Fyctia
Que trame Julien ?
Lucie récupère mon sac de couchage, s’installe contre le muret et ne tarde pas à s’endormir. Elle me facilite vraiment la tâche en voulant faire une sieste. Son visage encadré de longues mèches humides est si serein tout à coup. Seuls ses yeux cernés de brun trahissent la fatigue et le stress qu’elle vient de ressentir. Lucie et les petites bêtes ce n’est pas une histoire d’amour et ça ne le sera jamais. Elle n’a pas pris la peine d’enfiler un sweat à manches. Je déplie la couverture de survie et recouvre ses bras pour qu’elle ne prenne pas froid. Avant de m’éloigner, je repousse une mèche qui s’est glissée sur son nez. Elle bouge. J’attends. Un léger ronflement se fait entendre.

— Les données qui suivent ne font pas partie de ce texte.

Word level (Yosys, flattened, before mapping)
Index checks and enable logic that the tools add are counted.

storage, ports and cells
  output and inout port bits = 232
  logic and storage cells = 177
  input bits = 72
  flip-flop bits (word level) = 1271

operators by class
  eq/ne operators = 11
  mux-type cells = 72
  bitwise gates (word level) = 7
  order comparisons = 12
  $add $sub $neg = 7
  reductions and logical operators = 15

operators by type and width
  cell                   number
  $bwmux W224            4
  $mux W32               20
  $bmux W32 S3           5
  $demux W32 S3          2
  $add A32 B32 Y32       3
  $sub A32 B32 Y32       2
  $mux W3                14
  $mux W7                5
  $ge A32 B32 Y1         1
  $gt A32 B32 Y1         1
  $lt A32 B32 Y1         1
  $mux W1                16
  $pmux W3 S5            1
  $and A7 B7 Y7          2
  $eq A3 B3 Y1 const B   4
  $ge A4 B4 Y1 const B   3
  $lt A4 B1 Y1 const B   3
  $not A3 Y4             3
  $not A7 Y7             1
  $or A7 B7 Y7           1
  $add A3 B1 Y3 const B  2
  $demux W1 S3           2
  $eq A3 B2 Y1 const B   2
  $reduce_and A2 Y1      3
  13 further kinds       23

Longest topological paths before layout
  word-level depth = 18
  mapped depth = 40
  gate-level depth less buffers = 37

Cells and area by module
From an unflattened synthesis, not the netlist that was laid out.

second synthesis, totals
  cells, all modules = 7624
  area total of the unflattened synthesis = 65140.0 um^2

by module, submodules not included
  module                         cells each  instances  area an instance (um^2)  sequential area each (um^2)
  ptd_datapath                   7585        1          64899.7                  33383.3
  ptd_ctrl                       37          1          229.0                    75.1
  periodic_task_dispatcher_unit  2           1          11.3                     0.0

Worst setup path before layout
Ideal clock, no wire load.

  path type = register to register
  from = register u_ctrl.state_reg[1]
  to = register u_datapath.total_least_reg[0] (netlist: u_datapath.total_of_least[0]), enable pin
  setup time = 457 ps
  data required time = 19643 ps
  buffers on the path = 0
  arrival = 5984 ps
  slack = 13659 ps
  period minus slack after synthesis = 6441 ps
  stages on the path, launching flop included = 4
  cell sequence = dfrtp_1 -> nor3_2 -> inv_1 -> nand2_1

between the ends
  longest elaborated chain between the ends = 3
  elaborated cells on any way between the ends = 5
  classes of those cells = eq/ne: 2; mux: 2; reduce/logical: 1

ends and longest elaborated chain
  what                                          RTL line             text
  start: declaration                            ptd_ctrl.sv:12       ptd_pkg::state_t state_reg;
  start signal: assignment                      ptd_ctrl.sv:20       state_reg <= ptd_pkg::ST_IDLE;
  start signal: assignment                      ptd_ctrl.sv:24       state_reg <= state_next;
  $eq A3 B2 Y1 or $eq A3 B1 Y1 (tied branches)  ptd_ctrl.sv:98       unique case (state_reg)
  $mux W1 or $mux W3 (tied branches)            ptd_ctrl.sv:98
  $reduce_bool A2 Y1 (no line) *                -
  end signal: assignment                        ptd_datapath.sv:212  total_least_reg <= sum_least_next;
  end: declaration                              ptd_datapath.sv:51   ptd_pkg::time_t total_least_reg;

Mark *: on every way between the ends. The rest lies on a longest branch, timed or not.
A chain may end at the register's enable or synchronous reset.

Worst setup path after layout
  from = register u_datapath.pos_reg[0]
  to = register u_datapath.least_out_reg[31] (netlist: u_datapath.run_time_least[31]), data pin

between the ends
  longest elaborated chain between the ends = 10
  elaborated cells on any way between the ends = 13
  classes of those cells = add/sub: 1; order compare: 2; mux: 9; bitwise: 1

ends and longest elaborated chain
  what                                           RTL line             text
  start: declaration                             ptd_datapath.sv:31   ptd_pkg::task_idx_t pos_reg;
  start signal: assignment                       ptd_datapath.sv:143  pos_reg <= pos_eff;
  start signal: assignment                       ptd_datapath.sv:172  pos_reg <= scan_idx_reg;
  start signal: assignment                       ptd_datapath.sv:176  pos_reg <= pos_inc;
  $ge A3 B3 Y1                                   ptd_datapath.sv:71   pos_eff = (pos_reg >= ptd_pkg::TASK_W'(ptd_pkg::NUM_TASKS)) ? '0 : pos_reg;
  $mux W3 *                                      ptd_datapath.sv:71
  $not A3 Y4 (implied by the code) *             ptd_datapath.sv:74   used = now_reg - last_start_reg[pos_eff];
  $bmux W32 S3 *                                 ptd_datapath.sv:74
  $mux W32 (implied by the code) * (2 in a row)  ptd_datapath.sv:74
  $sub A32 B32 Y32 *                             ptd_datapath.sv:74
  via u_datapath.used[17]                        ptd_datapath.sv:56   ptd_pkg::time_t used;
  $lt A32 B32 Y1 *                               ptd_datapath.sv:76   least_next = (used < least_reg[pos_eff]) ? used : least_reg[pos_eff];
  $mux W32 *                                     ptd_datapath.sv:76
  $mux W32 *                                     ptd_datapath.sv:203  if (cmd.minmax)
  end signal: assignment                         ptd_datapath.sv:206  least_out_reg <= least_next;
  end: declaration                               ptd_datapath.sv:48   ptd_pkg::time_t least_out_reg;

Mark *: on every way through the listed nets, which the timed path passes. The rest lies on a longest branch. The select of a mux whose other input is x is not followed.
===== config.mk =====
export PLATFORM = sky130hd
export DESIGN_NAME = edge_shrinking_median_filter_flat
export DESIGN_NICKNAME = d
export VERILOG_FILES = /design/src/rtl/esmf_pkg.sv /design/src/rtl/esmf_ifs.sv /design/src/rtl/esmf_window_store.sv /design/src/rtl/esmf_rank_unit.sv /design/src/rtl/edge_shrinking_median_filter.sv /design/src/flat_wrapper.sv
export SDC_FILE = /design/constraint.sdc
export NUM_CORES = 1
export LEC_CHECK = 0
export BUFFER_PORTS_ARGS = -buffer_cell sky130_fd_sc_hd__buf_4
export CAP_MARGIN = 20
export CORE_MARGIN = 2
export CORE_UTILIZATION = 47
export DETAILED_ROUTE_END_ITERATION = 12
export GPL_ROUTABILITY_DRIVEN = 0
export GPL_TIMING_DRIVEN = 0
export SYNTH_ARGS = -nofsm -noshare
export SYNTH_HDL_FRONTEND = slang
export SYNTH_SLANG_ARGS = --single-unit

===== constraint.sdc =====
create_clock -name clk_i -period 31.7 [get_ports clk_i]
set_input_delay 6.34 -clock clk_i [delete_from_list [all_inputs] [get_ports clk_i]]
set_output_delay 6.34 -clock clk_i [all_outputs]
set_load 0.01 [all_outputs]

===== src/rtl/esmf_pkg.sv =====
// ----------------------------------------------------------------------------
// esmf_pkg
// Shared types, constants and helpers of the edge shrinking median filter.
// ----------------------------------------------------------------------------
package esmf_pkg;

  localparam int SampleW          = 16;
  localparam int CntW             = 4;
  localparam int MaxWindowDefault = 15;
  // wide enough for any store index up to the largest allowed window
  localparam int QIdxW            = 5;

  typedef enum logic [1:0] {
    SelBypass = 2'd0,
    SelWin7   = 2'd1,
    SelWin11  = 2'd2,
    SelWin15  = 2'd3
  } win_sel_e;

  // window bounds handed to the rank unit
  typedef struct packed {
    logic [QIdxW-1:0] lo;
    logic [QIdxW-1:0] hi;
    logic [CntW-1:0]  half;
  } rank_query_t;

  function automatic logic [CntW-1:0] half_of_select(input logic [1:0] sel);
    logic [CntW-1:0] h;
    case (win_sel_e'(sel))
      SelBypass: h = 4'd0;
      SelWin7:   h = 4'd3;
      SelWin11:  h = 4'd5;
      SelWin15:  h = 4'd7;
      default:   h = 4'd0;
    endcase
    return h;
  endfunction

endpackage


===== src/rtl/esmf_ifs.sv =====
// ----------------------------------------------------------------------------
// esmf input and output channels
// Valid/ready channels carrying one sample word in and one result word out.
// ----------------------------------------------------------------------------
interface esmf_in_if;
  logic                         valid;
  logic                         ready;
  logic [esmf_pkg::SampleW-1:0] sample;
  logic                         last;

  modport source (output valid, sample, last, input ready);
  modport sink   (input valid, sample, last, output ready);
endinterface

interface esmf_out_if;
  logic                         valid;
  logic                         ready;
  logic [esmf_pkg::SampleW-1:0] filtered;
  logic                         end_mark;

  modport source (output valid, filtered, end_mark, input ready);
  modport sink   (input valid, filtered, end_mark, output ready);
endinterface


===== src/rtl/esmf_window_store.sv =====
// ----------------------------------------------------------------------------
// esmf_window_store
// Sample shift line, newest at entry 0, with one selectable read port.
// ----------------------------------------------------------------------------
module esmf_window_store #(
  parameter int MAX_WINDOW = esmf_pkg::MaxWindowDefault,
  localparam int IdxW      = $clog2(MAX_WINDOW)
) (
  input  logic                         clk_i,
  input  logic                         shift_i,
  input  logic [esmf_pkg::SampleW-1:0] sample_i,
  input  logic [IdxW-1:0]              rd_idx_i,
  output logic [esmf_pkg::SampleW-1:0] entries_o [MAX_WINDOW],
  output logic [esmf_pkg::SampleW-1:0] rd_data_o
);

  logic [esmf_pkg::SampleW-1:0] store_q [MAX_WINDOW];

  always_ff @(posedge clk_i) begin
    if (shift_i) begin
      store_q[0] <= sample_i;
      for (int i = 1; i < MAX_WINDOW; i++) begin
        store_q[i] <= store_q[i-1];
      end
    end
  end

  always_comb begin
    rd_data_o = store_q[0];
    for (int i = 0; i < MAX_WINDOW; i++) begin
      if (rd_idx_i == IdxW'(i)) begin
        rd_data_o = store_q[i];
      end
    end
  end

  assign entries_o = store_q;

endmodule
File: src/design/hvt_pkg.sv
// Package of the histogram valley threshold block: sizes, payload types,
// and the control struct for the peak tracker. No dependencies.
package hvt_pkg;

   localparam int HVT_COUNT_WIDTH = 22;
   localparam int HVT_BIN_COUNT   = 256;
   localparam int PIX_W           = 8;

   typedef struct packed {
      logic [PIX_W-1:0] pixel_value;
      logic             in_region;
      logic             last_pixel;
   } hvt_req_type;

   typedef struct packed {
      logic [PIX_W-1:0] threshold_level;
      logic             too_few_peaks;
   } hvt_rsp_type;

   // Control from the sequencer to the peak tracker, one per scan cycle.
   typedef struct packed {
      logic             clear;   // start of a scan: drop old peaks
      logic             shift;   // a bin count arrives: advance the window
      logic             eval;    // window center is a candidate bin
      logic [PIX_W-1:0] center;  // bin index of the window center
   } hvt_pk_ctl_type;

endpackage
[config.mk]
export PLATFORM = sky130hd
export DESIGN_NAME = locality_node_picker
export DESIGN_NICKNAME = d
export VERILOG_FILES = /design/src/rtl/lnp_pkg.sv /design/src/rtl/locality_node_picker.sv /design/src/rtl/lnp_ctrl.sv /design/src/rtl/lnp_dp.sv
export SDC_FILE = /design/constraint.sdc
export NUM_CORES = 2
export LEC_CHECK = 0
export ABC_CLOCK_PERIOD_IN_PS = 4900
export BUFFER_PORTS_ARGS = -buffer_cell sky130_fd_sc_hd__buf_2
export CAP_MARGIN = 20
export CORE_MARGIN = 2
export CORE_UTILIZATION = 35
export CTS_BUF_LIST = sky130_fd_sc_hd__clkbuf_8
export CTS_CLUSTER_DIAMETER = 150
export DETAILED_ROUTE_END_ITERATION = 10
export GPL_ROUTABILITY_DRIVEN = 0
export REMOVE_ABC_BUFFERS = 1
export SETUP_SLACK_MARGIN = 0.4
export SYNTH_ARGS = -nofsm -noshare
export SYNTH_HDL_FRONTEND = slang
export SYNTH_HIERARCHICAL = 1
export SYNTH_SLANG_ARGS = --single-unit
[constraint.sdc]
create_clock -name clk -period 4.9 [get_ports clk]
set_input_delay 0.49 -clock clk [delete_from_list [all_inputs] [get_ports clk]]
set_output_delay 0.49 -clock clk [all_outputs]
set_load 0.02 [all_outputs]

— Tiens, une jolie princesse qui ronfle.
Si l'envie de la taquiner me prend, j'aurai de la matière. Je souris en imaginant la tête qu'elle fera. Pourquoi, je réagis comme ça avec elle ? Pourquoi j'ai toujours cette envie de... ? Je resterais des heures à regarder Lucie dormir mais je n’ai pas de temps à perdre. C’est le moment, avec la complicité de mes deux acolytes, d’organiser la soirée. En espérant que les amoureux ne jouent pas les prolongations dans l’eau.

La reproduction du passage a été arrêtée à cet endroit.